***** Provided records *****

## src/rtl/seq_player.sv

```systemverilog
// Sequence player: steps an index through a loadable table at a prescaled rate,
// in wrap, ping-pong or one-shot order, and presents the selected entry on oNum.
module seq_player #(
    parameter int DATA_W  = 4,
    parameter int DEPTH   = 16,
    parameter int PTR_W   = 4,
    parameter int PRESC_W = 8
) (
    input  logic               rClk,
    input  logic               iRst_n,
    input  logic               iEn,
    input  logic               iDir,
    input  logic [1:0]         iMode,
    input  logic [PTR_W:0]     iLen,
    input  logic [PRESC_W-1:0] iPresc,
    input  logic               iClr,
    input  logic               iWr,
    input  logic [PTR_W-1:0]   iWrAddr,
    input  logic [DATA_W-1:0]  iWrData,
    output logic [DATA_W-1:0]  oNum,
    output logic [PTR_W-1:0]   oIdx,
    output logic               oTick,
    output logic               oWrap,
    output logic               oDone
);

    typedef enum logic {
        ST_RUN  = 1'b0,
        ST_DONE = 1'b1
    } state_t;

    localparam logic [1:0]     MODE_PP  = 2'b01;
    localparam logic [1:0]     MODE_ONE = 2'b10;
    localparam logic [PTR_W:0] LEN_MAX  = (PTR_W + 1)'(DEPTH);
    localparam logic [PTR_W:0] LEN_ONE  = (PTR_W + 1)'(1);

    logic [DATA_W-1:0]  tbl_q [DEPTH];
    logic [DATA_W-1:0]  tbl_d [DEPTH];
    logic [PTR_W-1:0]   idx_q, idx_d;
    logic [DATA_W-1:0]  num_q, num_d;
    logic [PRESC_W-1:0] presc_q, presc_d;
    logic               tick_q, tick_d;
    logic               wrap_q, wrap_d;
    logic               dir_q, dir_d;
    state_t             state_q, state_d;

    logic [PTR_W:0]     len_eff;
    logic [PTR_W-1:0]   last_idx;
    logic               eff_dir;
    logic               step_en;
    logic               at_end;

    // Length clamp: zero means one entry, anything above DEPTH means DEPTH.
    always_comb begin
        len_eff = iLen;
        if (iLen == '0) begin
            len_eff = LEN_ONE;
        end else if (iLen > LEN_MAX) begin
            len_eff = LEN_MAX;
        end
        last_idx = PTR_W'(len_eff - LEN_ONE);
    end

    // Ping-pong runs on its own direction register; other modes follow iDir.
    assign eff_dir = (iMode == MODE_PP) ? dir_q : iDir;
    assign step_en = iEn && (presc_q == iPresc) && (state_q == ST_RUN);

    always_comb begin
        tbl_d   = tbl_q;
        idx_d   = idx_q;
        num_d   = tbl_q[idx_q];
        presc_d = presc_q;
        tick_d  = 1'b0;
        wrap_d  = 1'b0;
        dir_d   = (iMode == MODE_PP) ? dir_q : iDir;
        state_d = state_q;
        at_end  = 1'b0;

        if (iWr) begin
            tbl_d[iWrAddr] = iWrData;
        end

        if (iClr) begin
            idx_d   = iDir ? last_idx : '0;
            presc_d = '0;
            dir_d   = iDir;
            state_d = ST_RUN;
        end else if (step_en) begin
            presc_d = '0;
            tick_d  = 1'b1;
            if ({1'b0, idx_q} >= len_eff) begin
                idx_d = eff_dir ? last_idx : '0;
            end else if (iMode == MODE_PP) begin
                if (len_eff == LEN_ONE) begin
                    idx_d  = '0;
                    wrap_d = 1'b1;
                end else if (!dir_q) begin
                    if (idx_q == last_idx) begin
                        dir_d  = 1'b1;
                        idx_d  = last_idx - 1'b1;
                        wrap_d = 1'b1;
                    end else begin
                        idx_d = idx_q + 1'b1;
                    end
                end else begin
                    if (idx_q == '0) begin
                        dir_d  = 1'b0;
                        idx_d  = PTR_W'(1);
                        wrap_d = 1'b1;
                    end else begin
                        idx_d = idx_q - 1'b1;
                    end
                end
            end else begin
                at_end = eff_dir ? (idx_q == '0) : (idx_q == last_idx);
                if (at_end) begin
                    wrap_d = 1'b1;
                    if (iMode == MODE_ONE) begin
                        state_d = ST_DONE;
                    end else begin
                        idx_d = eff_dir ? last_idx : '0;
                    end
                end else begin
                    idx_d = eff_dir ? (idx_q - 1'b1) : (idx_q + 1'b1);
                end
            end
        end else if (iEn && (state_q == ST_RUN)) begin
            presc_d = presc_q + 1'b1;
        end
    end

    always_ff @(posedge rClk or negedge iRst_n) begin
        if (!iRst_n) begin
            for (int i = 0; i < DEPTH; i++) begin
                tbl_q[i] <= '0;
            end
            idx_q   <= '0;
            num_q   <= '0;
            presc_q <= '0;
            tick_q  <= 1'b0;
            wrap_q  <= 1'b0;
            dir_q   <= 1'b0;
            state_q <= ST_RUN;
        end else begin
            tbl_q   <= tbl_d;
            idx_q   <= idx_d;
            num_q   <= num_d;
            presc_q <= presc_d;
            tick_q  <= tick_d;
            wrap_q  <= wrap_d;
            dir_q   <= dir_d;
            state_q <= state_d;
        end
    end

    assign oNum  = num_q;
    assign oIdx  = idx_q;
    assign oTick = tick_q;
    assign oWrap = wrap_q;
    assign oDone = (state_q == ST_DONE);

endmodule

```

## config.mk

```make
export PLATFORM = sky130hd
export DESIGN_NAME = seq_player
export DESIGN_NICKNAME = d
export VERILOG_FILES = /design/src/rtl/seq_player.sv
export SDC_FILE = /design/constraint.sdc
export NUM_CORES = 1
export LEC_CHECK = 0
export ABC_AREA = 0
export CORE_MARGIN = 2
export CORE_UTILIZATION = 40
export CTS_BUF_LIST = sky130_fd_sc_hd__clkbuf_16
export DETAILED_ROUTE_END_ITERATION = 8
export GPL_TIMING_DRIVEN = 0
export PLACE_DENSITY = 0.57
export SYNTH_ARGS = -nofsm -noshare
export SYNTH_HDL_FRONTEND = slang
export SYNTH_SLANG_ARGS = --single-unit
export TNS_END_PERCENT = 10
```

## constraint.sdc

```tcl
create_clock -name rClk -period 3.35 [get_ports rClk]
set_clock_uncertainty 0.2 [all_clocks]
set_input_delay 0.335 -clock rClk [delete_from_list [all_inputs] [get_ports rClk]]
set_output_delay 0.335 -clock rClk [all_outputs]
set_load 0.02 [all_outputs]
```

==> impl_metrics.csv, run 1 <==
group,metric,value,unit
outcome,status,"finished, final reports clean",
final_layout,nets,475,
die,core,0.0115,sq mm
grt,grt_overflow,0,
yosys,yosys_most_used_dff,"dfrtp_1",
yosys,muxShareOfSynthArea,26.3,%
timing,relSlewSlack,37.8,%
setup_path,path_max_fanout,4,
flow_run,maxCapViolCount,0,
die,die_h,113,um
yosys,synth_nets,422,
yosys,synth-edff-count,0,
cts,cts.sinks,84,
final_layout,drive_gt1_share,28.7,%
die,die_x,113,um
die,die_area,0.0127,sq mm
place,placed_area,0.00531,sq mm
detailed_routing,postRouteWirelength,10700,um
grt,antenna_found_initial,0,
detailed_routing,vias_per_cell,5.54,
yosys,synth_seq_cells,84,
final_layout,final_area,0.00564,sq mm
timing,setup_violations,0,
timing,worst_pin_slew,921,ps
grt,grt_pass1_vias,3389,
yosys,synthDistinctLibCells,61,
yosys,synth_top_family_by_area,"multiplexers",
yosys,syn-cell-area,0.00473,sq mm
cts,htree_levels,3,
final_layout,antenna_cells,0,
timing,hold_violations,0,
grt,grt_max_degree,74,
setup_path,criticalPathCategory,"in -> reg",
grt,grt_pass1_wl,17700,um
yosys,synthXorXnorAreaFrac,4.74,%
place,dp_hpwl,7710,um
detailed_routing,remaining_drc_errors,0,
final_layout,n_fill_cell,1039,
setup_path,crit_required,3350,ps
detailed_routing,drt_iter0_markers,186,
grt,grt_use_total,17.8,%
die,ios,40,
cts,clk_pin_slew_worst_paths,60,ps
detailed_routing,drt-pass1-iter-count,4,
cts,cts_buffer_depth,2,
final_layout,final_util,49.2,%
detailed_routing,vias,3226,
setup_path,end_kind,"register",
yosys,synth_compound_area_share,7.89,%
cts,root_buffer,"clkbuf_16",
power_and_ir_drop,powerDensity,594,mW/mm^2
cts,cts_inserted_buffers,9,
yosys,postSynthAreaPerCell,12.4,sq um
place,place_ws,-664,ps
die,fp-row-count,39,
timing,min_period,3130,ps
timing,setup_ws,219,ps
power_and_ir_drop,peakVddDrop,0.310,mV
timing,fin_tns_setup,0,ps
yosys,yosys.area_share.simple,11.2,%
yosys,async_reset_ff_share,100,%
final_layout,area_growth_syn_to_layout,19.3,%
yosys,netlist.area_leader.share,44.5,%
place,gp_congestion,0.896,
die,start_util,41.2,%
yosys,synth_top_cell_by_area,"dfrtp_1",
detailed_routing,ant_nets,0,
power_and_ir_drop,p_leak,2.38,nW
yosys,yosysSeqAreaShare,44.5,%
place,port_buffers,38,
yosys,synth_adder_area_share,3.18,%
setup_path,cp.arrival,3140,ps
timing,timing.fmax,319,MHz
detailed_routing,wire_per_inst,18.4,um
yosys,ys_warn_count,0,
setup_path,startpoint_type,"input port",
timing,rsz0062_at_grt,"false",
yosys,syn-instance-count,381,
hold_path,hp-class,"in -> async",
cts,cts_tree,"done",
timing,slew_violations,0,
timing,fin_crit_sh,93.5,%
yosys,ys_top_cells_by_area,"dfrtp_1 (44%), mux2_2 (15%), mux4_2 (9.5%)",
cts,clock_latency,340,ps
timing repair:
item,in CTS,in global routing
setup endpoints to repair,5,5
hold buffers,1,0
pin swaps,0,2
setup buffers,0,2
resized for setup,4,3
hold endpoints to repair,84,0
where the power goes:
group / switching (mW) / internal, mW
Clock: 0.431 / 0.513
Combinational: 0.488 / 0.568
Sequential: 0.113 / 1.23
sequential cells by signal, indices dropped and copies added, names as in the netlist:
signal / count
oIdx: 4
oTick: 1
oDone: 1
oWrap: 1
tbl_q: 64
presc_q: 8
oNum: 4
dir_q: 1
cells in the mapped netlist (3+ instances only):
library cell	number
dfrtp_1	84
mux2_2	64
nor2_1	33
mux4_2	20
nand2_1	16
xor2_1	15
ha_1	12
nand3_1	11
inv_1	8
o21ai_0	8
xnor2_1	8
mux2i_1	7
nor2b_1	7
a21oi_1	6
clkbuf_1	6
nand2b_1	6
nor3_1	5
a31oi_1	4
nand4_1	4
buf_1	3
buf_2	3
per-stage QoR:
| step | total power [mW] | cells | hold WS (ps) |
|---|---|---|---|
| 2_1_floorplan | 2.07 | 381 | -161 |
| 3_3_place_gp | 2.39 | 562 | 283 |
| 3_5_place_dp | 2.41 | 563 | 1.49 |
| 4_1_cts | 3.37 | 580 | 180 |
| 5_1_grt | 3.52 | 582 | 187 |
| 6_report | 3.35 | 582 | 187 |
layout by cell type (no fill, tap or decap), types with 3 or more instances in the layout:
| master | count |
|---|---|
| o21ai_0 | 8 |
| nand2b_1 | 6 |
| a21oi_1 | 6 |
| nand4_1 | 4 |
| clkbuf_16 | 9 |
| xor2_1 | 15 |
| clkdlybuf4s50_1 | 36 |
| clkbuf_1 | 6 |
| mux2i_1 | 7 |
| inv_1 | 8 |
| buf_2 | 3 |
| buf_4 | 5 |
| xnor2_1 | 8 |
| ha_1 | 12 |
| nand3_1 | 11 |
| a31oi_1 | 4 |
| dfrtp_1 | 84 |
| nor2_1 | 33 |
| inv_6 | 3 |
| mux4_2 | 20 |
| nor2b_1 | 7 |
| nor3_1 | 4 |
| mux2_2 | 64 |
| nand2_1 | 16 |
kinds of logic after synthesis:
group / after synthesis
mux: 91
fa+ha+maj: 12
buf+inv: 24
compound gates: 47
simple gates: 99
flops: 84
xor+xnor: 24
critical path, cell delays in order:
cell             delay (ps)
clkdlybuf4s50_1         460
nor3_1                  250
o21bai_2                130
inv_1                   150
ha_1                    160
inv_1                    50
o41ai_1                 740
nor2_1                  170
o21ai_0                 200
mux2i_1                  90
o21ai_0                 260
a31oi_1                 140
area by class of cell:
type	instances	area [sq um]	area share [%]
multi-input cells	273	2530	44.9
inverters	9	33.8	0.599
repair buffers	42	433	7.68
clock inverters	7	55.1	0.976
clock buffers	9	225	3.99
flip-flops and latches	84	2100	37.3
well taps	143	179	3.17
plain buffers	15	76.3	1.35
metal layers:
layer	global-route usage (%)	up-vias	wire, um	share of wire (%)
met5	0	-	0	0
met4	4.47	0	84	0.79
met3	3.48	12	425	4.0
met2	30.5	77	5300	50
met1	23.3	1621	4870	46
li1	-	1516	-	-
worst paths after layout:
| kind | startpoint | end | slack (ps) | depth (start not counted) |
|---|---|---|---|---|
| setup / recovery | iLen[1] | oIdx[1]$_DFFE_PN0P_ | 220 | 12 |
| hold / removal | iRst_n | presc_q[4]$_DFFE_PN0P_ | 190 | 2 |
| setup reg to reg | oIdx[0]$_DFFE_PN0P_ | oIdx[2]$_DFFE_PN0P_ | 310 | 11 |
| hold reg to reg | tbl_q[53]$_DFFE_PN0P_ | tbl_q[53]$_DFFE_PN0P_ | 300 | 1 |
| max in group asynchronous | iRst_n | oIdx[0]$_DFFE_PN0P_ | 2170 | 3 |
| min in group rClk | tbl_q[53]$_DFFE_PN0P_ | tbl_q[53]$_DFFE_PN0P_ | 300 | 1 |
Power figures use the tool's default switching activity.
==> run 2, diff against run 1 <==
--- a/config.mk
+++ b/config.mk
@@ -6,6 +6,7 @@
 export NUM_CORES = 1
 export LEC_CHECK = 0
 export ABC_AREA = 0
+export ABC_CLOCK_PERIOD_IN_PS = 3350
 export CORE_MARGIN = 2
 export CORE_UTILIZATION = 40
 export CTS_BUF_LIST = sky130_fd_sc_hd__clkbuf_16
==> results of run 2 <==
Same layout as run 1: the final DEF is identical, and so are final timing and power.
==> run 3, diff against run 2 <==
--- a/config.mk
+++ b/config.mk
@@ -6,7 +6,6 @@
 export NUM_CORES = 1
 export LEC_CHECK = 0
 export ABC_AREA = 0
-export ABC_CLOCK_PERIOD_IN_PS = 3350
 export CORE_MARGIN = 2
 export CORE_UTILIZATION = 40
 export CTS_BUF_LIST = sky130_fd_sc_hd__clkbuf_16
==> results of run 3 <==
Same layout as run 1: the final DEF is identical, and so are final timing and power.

*****

# Exercise prompt
Reproduce verbatim the lines above, from the line with "pin swaps,0,2" through the line with "dfrtp_1 | 84 |".

# Task response
pin swaps,0,2
setup buffers,0,2
resized for setup,4,3
hold endpoints to repair,84,0
where the power goes:
group / switching (mW) / internal, mW
Clock: 0.431 / 0.513
Combinational: 0.488 / 0.568
Sequential: 0.113 / 1.23
sequential cells by signal, indices dropped and copies added, names as in the netlist:
signal / count
oIdx: 4
oTick: 1
oDone: 1
oWrap: 1
tbl_q: 64
presc_q: 8
oNum: 4
dir_q: 1
cells in the mapped netlist (3+ instances only):
library cell	number
dfrtp_1	84
mux2_2	64
nor2_1	33
mux4_2	20
nand2_1	16
xor2_1	15
ha_1	12
nand3_1	11
inv_1	8
o21ai_0	8
xnor2_1	8
mux2i_1	7
nor2b_1	7
a21oi_1	6
clkbuf_1	6
nand2b_1	6
nor3_1	5
a31oi_1	4
nand4_1	4
buf_1	3
buf_2	3
per-stage QoR:
| step | total power [mW] | cells | hold WS (ps) |
|---|---|---|---|
| 2_1_floorplan | 2.07 | 381 | -161 |
| 3_3_place_gp | 2.39 | 562 | 283 |
| 3_5_place_dp | 2.41 | 563 | 1.49 |
| 4_1_cts | 3.37 | 580 | 180 |
| 5_1_grt | 3.52 | 582 | 187 |
| 6_report | 3.35 | 582 | 187 |
layout by cell type (no fill, tap or decap), types with 3 or more instances in the layout:
| master | count |
|---|---|
| o21ai_0 | 8 |
| nand2b_1 | 6 |
| a21oi_1 | 6 |
| nand4_1 | 4 |
| clkbuf_16 | 9 |
| xor2_1 | 15 |
| clkdlybuf4s50_1 | 36 |
| clkbuf_1 | 6 |
| mux2i_1 | 7 |
| inv_1 | 8 |
| buf_2 | 3 |
| buf_4 | 5 |
| xnor2_1 | 8 |
| ha_1 | 12 |
| nand3_1 | 11 |
| a31oi_1 | 4 |
| dfrtp_1 | 84 |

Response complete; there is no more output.